JWT Token
Every 3C domain has a cookie named token for production and token_stage for staging. We need to authenticate based on it. The type of machine will be in localSettings file, added manually.
This authentication is to be done on every request. Changes to the access can happen at any time we need to disable access ASAP, if needed.
For authentication of a user we need to verify this token and extract the info. For staging we need to use: https://stage-api.threecolts.com/.well-known/jwks.json. For live will be provided later.
Once the token is validated and it’s info extracted we will have three sections user, organization and products.

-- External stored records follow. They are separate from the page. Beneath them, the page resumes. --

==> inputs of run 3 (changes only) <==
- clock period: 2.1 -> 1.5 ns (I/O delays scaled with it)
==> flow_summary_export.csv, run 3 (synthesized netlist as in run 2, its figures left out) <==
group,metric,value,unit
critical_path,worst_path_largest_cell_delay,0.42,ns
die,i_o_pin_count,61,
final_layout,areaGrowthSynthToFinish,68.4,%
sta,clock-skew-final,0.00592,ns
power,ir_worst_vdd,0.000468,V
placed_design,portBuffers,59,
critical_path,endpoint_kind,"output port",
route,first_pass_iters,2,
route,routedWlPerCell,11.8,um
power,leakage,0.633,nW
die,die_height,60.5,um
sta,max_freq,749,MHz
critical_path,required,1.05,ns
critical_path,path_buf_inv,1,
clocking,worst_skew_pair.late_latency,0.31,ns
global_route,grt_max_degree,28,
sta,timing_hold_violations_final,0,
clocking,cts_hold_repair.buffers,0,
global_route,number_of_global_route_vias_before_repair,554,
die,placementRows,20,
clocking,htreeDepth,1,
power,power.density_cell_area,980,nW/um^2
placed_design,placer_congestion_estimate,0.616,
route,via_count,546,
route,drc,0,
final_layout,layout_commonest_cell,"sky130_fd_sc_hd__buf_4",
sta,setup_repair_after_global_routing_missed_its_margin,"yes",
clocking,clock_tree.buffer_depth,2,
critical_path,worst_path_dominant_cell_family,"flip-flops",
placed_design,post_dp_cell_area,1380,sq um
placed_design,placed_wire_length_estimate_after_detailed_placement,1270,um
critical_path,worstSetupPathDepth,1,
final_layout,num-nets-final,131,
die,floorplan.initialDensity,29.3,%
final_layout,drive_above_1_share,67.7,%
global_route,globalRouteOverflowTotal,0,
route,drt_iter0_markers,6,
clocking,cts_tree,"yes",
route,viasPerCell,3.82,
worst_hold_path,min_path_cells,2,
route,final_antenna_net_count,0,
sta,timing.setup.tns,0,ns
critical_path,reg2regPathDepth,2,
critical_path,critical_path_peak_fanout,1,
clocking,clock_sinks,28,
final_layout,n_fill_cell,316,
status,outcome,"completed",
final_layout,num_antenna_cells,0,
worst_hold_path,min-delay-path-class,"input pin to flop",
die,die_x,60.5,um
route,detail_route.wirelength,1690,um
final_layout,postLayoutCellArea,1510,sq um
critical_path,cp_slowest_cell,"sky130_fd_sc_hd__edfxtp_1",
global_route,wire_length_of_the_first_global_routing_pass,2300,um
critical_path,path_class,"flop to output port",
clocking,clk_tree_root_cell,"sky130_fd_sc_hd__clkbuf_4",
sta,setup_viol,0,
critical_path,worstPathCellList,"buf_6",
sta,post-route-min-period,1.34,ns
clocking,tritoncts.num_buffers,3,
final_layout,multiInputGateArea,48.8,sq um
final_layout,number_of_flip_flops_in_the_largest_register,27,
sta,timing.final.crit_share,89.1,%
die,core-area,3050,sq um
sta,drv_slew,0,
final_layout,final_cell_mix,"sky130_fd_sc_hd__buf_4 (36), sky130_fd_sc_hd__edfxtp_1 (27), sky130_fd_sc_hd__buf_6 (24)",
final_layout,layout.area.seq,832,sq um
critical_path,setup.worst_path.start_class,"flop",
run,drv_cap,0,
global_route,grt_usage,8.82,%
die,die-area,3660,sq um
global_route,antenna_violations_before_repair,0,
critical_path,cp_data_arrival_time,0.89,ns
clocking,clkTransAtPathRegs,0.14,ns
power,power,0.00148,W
## config.mk

```make
export PLATFORM = sky130hd
export DESIGN_NAME = tms_seq
export DESIGN_NICKNAME = d
export VERILOG_FILES = /design/src/rtl/tms_pkg.sv /design/src/rtl/tms_seq.sv
export VERILOG_INCLUDE_DIRS = /design/src /design/src/rtl
export SDC_FILE = /design/constraint.sdc
export NUM_CORES = 1
export LEC_CHECK = 0
export BUFFER_PORTS_ARGS = -buffer_cell sky130_fd_sc_hd__buf_2
export CORE_ASPECT_RATIO = 0.8
export CORE_MARGIN = 2
export CORE_UTILIZATION = 44
export DETAILED_ROUTE_END_ITERATION = 8
export MAX_ROUTING_LAYER = met4
export PLACE_DENSITY = 0.79
export SYNTH_ARGS = -nofsm -noshare
export SYNTH_HDL_FRONTEND = slang
export SYNTH_SLANG_ARGS = --single-unit
```

## constraint.sdc

```tcl
create_clock -name clock -period 3.05 [get_ports clock]
set_clock_uncertainty 0.15 [all_clocks]
set_input_delay 0.305 -clock clock [delete_from_list [all_inputs] [get_ports clock]]
set_output_delay 0.305 -clock clock [all_outputs]
set_load 0.005 [all_outputs]
```

## src/rtl/turing_machine_stepper_assert.svh

```systemverilog
// ---------------------------------------------------------------------------
// Assertion macros for the Turing machine stepper
// Shorthand for the clocked implication checks used in the RTL.
// ---------------------------------------------------------------------------
`ifndef TURING_MACHINE_STEPPER_ASSERT_SVH
`define TURING_MACHINE_STEPPER_ASSERT_SVH

// The consequent must hold in the same cycle as the antecedent.
`define TMS_ASSERT_SAME(label, clk, rst, ante, cons, msg) \
   label: assert property (@(posedge clk) disable iff (rst) (ante) |-> (cons)) \
      else $error(msg);

// The consequent must hold in the cycle after the antecedent.
`define TMS_ASSERT_NEXT(label, clk, rst, ante, cons, msg) \
   label: assert property (@(posedge clk) disable iff (rst) (ante) |=> (cons)) \
      else $error(msg);

`endif

```

## src/rtl/tms_pkg.sv

```systemverilog
// ---------------------------------------------------------------------------
// tms_pkg
// Shared field widths, item kinds and control structures of the stepper.
// ---------------------------------------------------------------------------
package tms_pkg;

   localparam int SYM_W       = 2;
   localparam int STATE_W     = 4;
   localparam int RULE_ST_W   = 3;
   localparam int COUNT_W     = 48;
   localparam int OFFSET_W    = 12;

   localparam logic [COUNT_W-1:0] COUNT_MAX = '1;

   localparam logic [1:0] KIND_LOAD    = 2'd0;
   localparam logic [1:0] KIND_STEP    = 2'd1;
   localparam logic [1:0] KIND_SEEK    = 2'd2;
   localparam logic [1:0] KIND_RESTART = 2'd3;

   // One transition rule as it sits in the rule memory.
   typedef struct packed {
      logic [STATE_W-1:0] next_state;
      logic               move_right;
      logic [SYM_W-1:0]   write_symbol;
   } rule_type;

   typedef struct packed {
      logic rd_en;
      logic wr_en;
      logic clear;
   } tape_ctl_type;

   typedef struct packed {
      logic rd_en;
      logic wr_en;
   } rule_ctl_type;

   // Machine status as reported in one result word.
   typedef struct packed {
      logic [STATE_W-1:0]         machine_state;
      logic                       halted;
      logic [COUNT_W-1:0]         step_count;
      logic signed [OFFSET_W-1:0] head_offset;
      logic [RULE_ST_W-1:0]       prior_state;
      logic [SYM_W-1:0]           prior_symbol;
      logic                       tape_overflow;
   } status_type;

endpackage

```

## src/rtl/tms_seq.sv

```systemverilog
// ---------------------------------------------------------------------------
// tms_seq
// Step sequencer and machine registers: reads the tape, looks up the rule,
// writes back and moves the head, and repeats for a seek.
// ---------------------------------------------------------------------------
`include "turing_machine_stepper_assert.svh"

module tms_seq
   import tms_pkg::*;
#(
   parameter int TAPE_CELLS = 4096,
   parameter int NUM_STATES = 8,
   localparam int HW = $clog2(TAPE_CELLS)
) (
   input  logic               clock,
   input  logic               reset,
   input  logic               req_fire,
   input  logic [1:0]         req_kind,
   input  logic [COUNT_W-1:0] req_step_goal,
   input  logic               rsp_take,
   input  logic [SYM_W-1:0]   tape_rd_data,
   input  rule_type           rule_q,
   output tape_ctl_type       tape_ctl,
   output logic [HW-1:0]      tape_rd_addr,
   output logic [HW-1:0]      tape_wr_addr,
   output logic [SYM_W-1:0]   tape_wr_data,
   output rule_ctl_type       rule_ctl,
   output logic [STATE_W-1:0] rule_rd_state,
   output logic [SYM_W-1:0]   rule_rd_symbol,
   output status_type         status,
   output logic               idle,
   output logic               done
);

   localparam logic [1:0] SEQ_IDLE  = 2'd0;
   localparam logic [1:0] SEQ_RULE  = 2'd1;
   localparam logic [1:0] SEQ_APPLY = 2'd2;
   localparam logic [1:0] SEQ_DONE  = 2'd3;

   localparam logic [HW-1:0] HEAD_START = HW'(TAPE_CELLS / 2);
   localparam logic [HW-1:0] HEAD_LAST  = HW'(TAPE_CELLS - 1);
   localparam int DW = ((HW > OFFSET_W) ? HW : OFFSET_W) + 1;

   logic [1:0]           seq_ff, seq_in;
   logic                 seek_ff, seek_in;
   logic [COUNT_W-1:0]   goal_ff, goal_in;
   logic [SYM_W-1:0]     sym_ff, sym_in;
   logic [STATE_W-1:0]   state_ff, state_in;
   logic [HW-1:0]        head_ff, head_in;
   logic [COUNT_W-1:0]   count_ff, count_in;
   logic [RULE_ST_W-1:0] last_state_ff, last_state_in;
   logic [SYM_W-1:0]     last_sym_ff, last_sym_in;
   logic                 ovf_ff, ovf_in;

   logic                 halted;
   logic                 can_step;
   logic                 go;
   logic                 bound_hit;
   logic [HW-1:0]        head_next;
   logic [DW-1:0]        off_wide;

   assign halted   = 32'(state_ff) >= NUM_STATES;
   assign can_step = !halted && !ovf_ff && (count_ff != COUNT_MAX);
   assign go       = can_step && (!seek_ff || (count_ff < goal_ff));

   // Head move of the rule being applied; at either end the head stays.
   always_comb begin
      if (rule_q.move_right) begin
         bound_hit = (head_ff == HEAD_LAST);
         head_next = bound_hit ? head_ff : head_ff + 1'b1;
      end else begin
         bound_hit = (head_ff == '0);
         head_next = bound_hit ? head_ff : head_ff - 1'b1;
      end
   end

   always_comb begin
      seq_in        = seq_ff;
      seek_in       = seek_ff;
      goal_in       = goal_ff;
      sym_in        = sym_ff;
      state_in      = state_ff;
      head_in       = head_ff;
      count_in      = count_ff;
      last_state_in = last_state_ff;
      last_sym_in   = last_sym_ff;
      ovf_in        = ovf_ff;
      tape_ctl      = '0;
      rule_ctl      = '0;
      tape_rd_addr  = head_ff;
      unique case (seq_ff)
         SEQ_IDLE: begin
            if (req_fire) begin
               tape_ctl.rd_en = 1'b1;
               unique case (req_kind)
                  KIND_LOAD: begin
                     rule_ctl.wr_en = 1'b1;
                     seq_in         = SEQ_DONE;
                  end
                  KIND_STEP: begin
                     seek_in = 1'b0;
                     seq_in  = SEQ_RULE;
                  end
                  KIND_SEEK: begin
                     seek_in = 1'b1;
                     goal_in = req_step_goal;
                     seq_in  = SEQ_RULE;
                  end
                  KIND_RESTART: begin
                     tape_ctl.clear = 1'b1;
                     state_in       = '0;
                     head_in        = HEAD_START;
                     count_in       = '0;
                     last_state_in  = '0;
                     last_sym_in    = '0;
                     ovf_in         = 1'b0;
                     seq_in         = SEQ_DONE;
                  end
               endcase
            end
         end
         SEQ_RULE: begin
            if (go) begin
               rule_ctl.rd_en = 1'b1;
               sym_in         = tape_rd_data;
               seq_in         = SEQ_APPLY;
            end else begin
               seq_in = SEQ_DONE;
            end
         end
         SEQ_APPLY: begin
            tape_ctl.wr_en = 1'b1;
            last_state_in  = state_ff[RULE_ST_W-1:0];
            last_sym_in    = sym_ff;
            state_in       = rule_q.next_state;
            head_in        = head_next;
            ovf_in         = bound_hit;
            count_in       = count_ff + 1'b1;
            if (seek_ff) begin
               // Fetch the next cell while this one is written back.
               tape_ctl.rd_en = 1'b1;
               tape_rd_addr   = head_next;
               seq_in         = SEQ_RULE;
            end else begin
               seq_in = SEQ_DONE;
            end
         end
         SEQ_DONE: begin
            if (rsp_take) begin
               seq_in = SEQ_IDLE;
            end
         end
      endcase
   end

   always_ff @(posedge clock) begin
      if (reset) begin
         seq_ff        <= SEQ_IDLE;
         state_ff      <= '0;
         head_ff       <= HEAD_START;
         count_ff      <= '0;
         last_state_ff <= '0;
         last_sym_ff   <= '0;
         ovf_ff        <= 1'b0;
      end else begin
         seq_ff        <= seq_in;
         state_ff      <= state_in;
         head_ff       <= head_in;
         count_ff      <= count_in;
         last_state_ff <= last_state_in;
         last_sym_ff   <= last_sym_in;
         ovf_ff        <= ovf_in;
      end
      seek_ff <= seek_in;
      goal_ff <= goal_in;
      sym_ff  <= sym_in;
   end

   assign tape_wr_addr   = head_ff;
   assign tape_wr_data   = rule_q.write_symbol;
   assign rule_rd_state  = state_ff;
   assign rule_rd_symbol = tape_rd_data;

   assign off_wide = DW'(head_ff) - DW'(HEAD_START);

   always_comb begin
      status.machine_state = state_ff;
      status.halted        = halted;
      status.step_count    = count_ff;
      status.head_offset   = off_wide[OFFSET_W-1:0];
      status.prior_state   = last_state_ff;
      status.prior_symbol  = last_sym_ff;
      status.tape_overflow = ovf_ff;
   end

   assign idle = (seq_ff == SEQ_IDLE);
   assign done = (seq_ff == SEQ_DONE);

   `TMS_ASSERT_SAME(a_apply_allowed, clock, reset, seq_ff == SEQ_APPLY, can_step, "step applied while the machine may not step")
   `TMS_ASSERT_NEXT(a_count_step, clock, reset, seq_ff == SEQ_APPLY, count_ff == $past(count_ff) + 1'b1, "step count did not advance by one")
   `TMS_ASSERT_SAME(a_seek_goal, clock, reset, seq_ff == SEQ_APPLY && seek_ff, count_ff < goal_ff, "seek stepped at or past its goal")

endmodule

```

=== Word level (Yosys, flattened, before mapping) ===
Cells that the tools add are included.

* Register bits: 123
* Input port bits: 63
* Output and inout port bits: 110
* Word-level logic and storage cells: 89

* Add/sub/neg operators: 4
* $lt $le $gt $ge: 2
* Equal/unequal tests: 11
* Mux-type cells: 43
* Reduce and logical (&&, ||, !) cells: 19

{| class="wikitable"
|+ Operator list
! kind !! count
|-
| $mux 48 || 2
|-
| $pmux 48 s2 || 1
|-
| $mux 12 || 7
|-
| $add 48x1->48 const B || 1
|-
| $lt 48x48->1 || 1
|-
| $ne 48x48->1 const B || 1
|-
| $pmux 12 s2 || 1
|-
| $mux 1 || 15
|-
| $add 12x1->12 const B || 1
|-
| $eq 12x12->1 const B || 1
|-
| $logic_not 12->1 || 1
|-
| $sub 12x1->12 const B || 1
|-
| $sub 12x12->12 const B || 1
|-
| $mux 2 || 5
|-
| $reduce_and 3->1 || 3
|-
| $eq 2x2->1 const B || 4
|-
| $mux 4 || 2
|-
| $pmux 2 s2 || 2
|-
| $pmux 2 s4 || 1
|-
| $pmux 4 s2 || 1
|-
| $mux 3 || 2
|-
| $pmux 1 s2 || 3
|-
| $pmux 3 s2 || 1
|-
| $eq 2x1->1 const B || 2
|-
| 10 further kinds || 19
|}

=== Logic depth before layout (Yosys ltp) ===
* Word-level depth: 7
* Gate-level depth with buffers: 9
* Mapped depth without buffers: 8

=== Least setup slack after synthesis ===
No wires, ideal clock.

* Kind: register to register
* Start: reg count_ff[21]
* End: reg sym_ff[0] (enable)
* Setup time: 0.353 ns
* Arrival time: 1.943 ns
* Data required time: 2.547 ns
* Slack: 0.604 ns
* Cell stages (with the launch flop): 8
* Path buffers: 0
* Period minus slack after synthesis: 2.446 ns
* Path through: dfxtp_1 ha_1 a21oi_1 o21ai_0 a221o_1 a211o_1 a22o_1 nor3_1

* Longest elaborated chain between the ends: 4
* Elaborated cells between the ends (all ways): 6
* Those cells by class: order compare (1); eq/ne (1); reduce/logical (4)

{| class="wikitable"
|+ Ends and longest elaborated chain
! element !! RTL line !! source
|-
| from (decl) || tms_seq.sv:50 || <nowiki>logic [COUNT_W-1:0] count_ff, count_in;</nowiki>
|-
| from (signal assigned) || tms_seq.sv:169 || <nowiki>count_ff <= count_in;</nowiki>
|-
| $lt 48x48->1 / $ne 48x48->1 (equally long branches) || tms_seq.sv:64, tms_seq.sv:63 ||
|-
| $logic_or 1x1->1 / $logic_and 1x1->1 (equally long branches) || tms_seq.sv:64, tms_seq.sv:63 ||
|-
| $logic_and 1x1->1 * || tms_seq.sv:64 || <nowiki>assign go = can_step && (!seek_ff || (count_ff < goal_ff));</nowiki>
|-
| $reduce_and 2->1 (no source line) * || n/a ||
|-
| to (signal assigned) || tms_seq.sv:176 || <nowiki>sym_ff <= sym_in;</nowiki>
|-
| to (decl) || tms_seq.sv:47 || <nowiki>logic [SYM_W-1:0] sym_ff, sym_in;</nowiki>
|}

Mark *: on every way between the ends. The rest lies on a longest branch, timed or not.
A chain may end at the register's enable or synchronous reset.

==> results.ini <==
[status]
status = complete, no violations

[clock_tree]
htreeDepth = 4
cts_tree = yes
cts_num_sinks = 123
cts-root-buf = clkbuf_16
cts_buffer_depth = 2
clk_latency_ps = 410
clkSlewWorstSetupHoldPaths_ps = 60
cts_made_buffers = 17

[drt]
firstDrtPassIters = 5
via_per_inst = 5.392
drc = 0
wl_um = 18300
avgRoutedWirePerCell_um = 16.18
vias = 6098
drt_iter0_drc = 423
ant_nets = 0

[sta]
setup_viol = 0
post-route-period-util_pct = 98.69
max_slew.worst_pin.slew_ps = 717.6
slew_headroom_pct = 51.98
post-route-min-period_ps = 3010
tns_ps = 0
fmax_ghz = 0.3322
fin_ws_ps = 40.03
finalHoldViolCount = 0
rsz0062_at_grt = yes
slew_viol_final = 0

[final_layout]
fin_util_pct = 60.77
regArea_um2 = 2995
final_area_um2 = 9064
multi_input_area_um2 = 3432
n_fill_cell = 1222
nets = 1046
syn_to_final_growth_pct = 35.55
drive_above_1_share_pct = 30.57
antenna_cells = 0

[job]
maxCapViolCount = 0

[global_route]
grt_usage_pct = 22.40
grt-ovfl-total = 0
grt_antenna_before_repair = 0
grt_pass1_vias = 5734
grt_pass1_wl_um = 27810
grt_start_max_net_pins = 48

[yosys]
yosys.area_share.simple_pct = 19.37
muxShareOfSynthArea_pct = 0.1684
seq_area_frac_synth_pct = 44.46
synth_top_family_by_area = simple AND/OR/NAND/NOR gates
synth-compound-area-share_pct = 11.70
syn-cell-area_um2 = 6686
synthAdderAreaFrac_pct = 10.10
synth_area_per_cell_um2 = 9.391
yosysWarnings = 0
synth_edf_count = 51
syn_inst = 712
ys.flop_type = dfxtp_1
synth_xor_area_share_pct = 6.549
ys_ff_latch = 123
synth_nets = 829
synth_cell_types = 61
async_flop_share_pct = 0

[floorplan]
die_w_um = 141.8
floorplan.initialDensity_pct = 44.83
coreArea_um2 = 14910
die_y_um = 114.3
io_pins = 173
dieArea_um2 = 16200
fp-row-count = 40

[worst_setup_path]
slowest_delay_ps = 400
critical-path-slowest-cell = edfxtp_1
path_cells = inv_1 > ha_1 > nand4_1 > nor2_1 > a221o_1 > a211o_1 > a22o_1 > nor3_4 > buf_2
critPathKind = register to output pin
cp.arrival_ps = 2550
crit_path_end_kind = output pin
cp.required_ps = 2590
cp_max_fo = 2
critPathLaunchType = register

[worst_hold_path]
hold_class = primary input to register

[pwr]
vdd_drop_max_uv = 435.0
power.density_nw_per_um2 = 499.4
power.leakage_nw = 4.139

[place]
gp_congestion = 0.9517
dpl_cell_area_um2 = 7606
hpwlAfterDp_um = 12140
port_buffers = 168
dpl_worst_slack_ps = 125.5

-- area by class of cell --
| class | instances | area share [%] |
|---|---|---|
| Clock buffer | 25 | 6.171 |
| Clock inverter | 7 | 0.5108 |
| Inverter | 60 | 2.485 |
| Timing Repair Buffer | 247 | 17.31 |
| Multi-Input combinational cell | 480 | 37.87 |
| Sequential cell | 123 | 33.05 |
| Tap cell | 189 | 2.609 |
-- cell usage in the layout (no fill, tap or decap), types with 6 or more instances in the layout --
master / instances
dfxtp_2: 18
clkbuf_16: 20
edfxtp_1: 51
nor2_1: 77
ha_4: 11
ha_1: 43
a22oi_1: 12
or3_1: 6
inv_2: 6
xor2_1: 40
dfxtp_1: 54
a21oi_1: 36
and4_1: 8
buf_2: 168
nand4_1: 29
nand2_1: 48
o21ai_0: 22
dlygate4sd3_1: 54
and3_1: 12
xnor2_1: 10
nand3_1: 38
inv_1: 54
buf_4: 25
-- cells by family (layout without fill, tap and decap cells) --
group,after synthesis,count (layout)
AO/OA/AOI/OAI,120,120
XOR/XNOR,50,50
adder cells (fa/ha/maj),54,54
buffers and inverters,109,339
flip-flops,123,123
multiplexers,1,1
AND/OR/NAND/NOR,255,255
-- report_power, final --
| group | switching, mW | total (mW) | internal (mW) | leakage [nW] |
|---|---|---|---|---|
| clock network | 0.743 | 2.02 | 1.27 | 0.298 |
| logic | 0.345 | 0.652 | 0.308 | 2.79 |
| registers | 0.0796 | 1.86 | 1.78 | 1.06 |
-- layer usage --
metal / track usage [%] / share of wire [%]
met1: 28.34 / 45
met2: 36.47 / 48
met3: 4.684 / 5.8
met4: 6.667 / 1.6
met5: - / 0
-- through the flow --
step	total power [mW]	std cells	hold WS [ps]
2_1_floorplan	2.269	712	253.9
3_3_place_gp	2.448	1037	304.0
3_5_place_dp	2.459	1037	324.9
4_1_cts	4.522	1124	23.41
5_1_grt	4.714	1131	52.58
6_report	4.527	1131	40.77
-- final timing paths --
path | startpoint | endpoint | slack (ps) | depth (start not counted)
setup / recovery | goal_ff[31]$_DFFE_PP_ | rule_ctl[1] | 40 | 9
hold / removal | rsp_take | seq_ff[1]$_SDFFE_PP0P_ | 40 | 3
setup reg to reg | goal_ff[31]$_DFFE_PP_ | sym_ff[0]$_DFFE_PP_ | 460 | 9
hold reg to reg | ovf_ff$_SDFFE_PP0P_ | ovf_ff$_SDFFE_PP0P_ | 340 | 2
-- registers in the layout, summed over array words and instances, names as in the netlist --
register and count:
count_ff 48, goal_ff 48, tape_wr_addr 12, rule_rd_state 4, last_state_ff 3, last_sym_ff 2, seq_ff 2, sym_ff 2
ovf_ff 1, seek_ff 1
-- critical path, delay by kind of cell (launching register included) --
family | cells | cell delay, ps
AND/OR/NAND/NOR | 3 | 400
flip-flops | 1 | 400
adder cells (fa/ha/maj) | 1 | 230
AO/OA/AOI/OAI | 3 | 850
buffers and inverters | 2 | 250
-- repair_timing --
action	4_1_cts	5_1_grt
hold buffers	54	0
gates resized for setup	10	44
pin swaps	4	13
buffers inserted	1	8
setup endpoints to repair	5	10
endpoints found under the hold margin	54	0
-- cell usage after synthesis, drive strengths merged, types with 4 or more instances --
master,number,area [µm²]
and3,13,81.33
inv,60,225.2
a31o,4,35.03
a21oi,42,214.0
nor2,77,289.0
buf,35,232.7
or3,7,48.80
and2,6,37.54
a21o,4,30.03
nor4,11,96.34
a22oi,12,90.09
xnor2,10,87.58
o31ai,4,30.03
nand4,29,181.4
nor3,7,40.04
ha,54,675.7
dfxtp,72,1441
nand3,38,190.2
o21ai,27,138.9
and4,8,70.07
edfxtp,51,1531
xor2,40,350.3
nand2,50,187.7
clkbuf,14,53.80
Note: power is estimated with default switching activity, not from simulation.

We need to select the data from hub_alpha>threecolts_app. There will be only 1 record and with app_name we need to find in the products array. Then we need the hub_alpha>user>id so we match user.id from the decoded info to hub_alpha>user>threecolts_user_id. And then we search for product_account_id ( that must equal to one of our hub_alpha>client>id). Then we search for both hub_alpha>user>id and hub_alpha>client>id to be in the same row in hub_alpha>client_user. If all of these check are successfull we consider the user authenticated. If not we are to redirect them to https://manager.threecolts.com/v2/login?source=app_name. Use the stage-manager.threecolts.com url for stage/dev
Once the user is authenticated we need to send him to the correct machine/database. We need to check the current domain with the domain of the database from hub_alpha>client>domainIf they match, it is localhost variant or it is a static IP we need to connect to the database. Otherwise we need to forward to the new domain, only if it is “.threecolts.com”, and let the authentication be handled from their. If none of these cases are covered we are to return 421 code.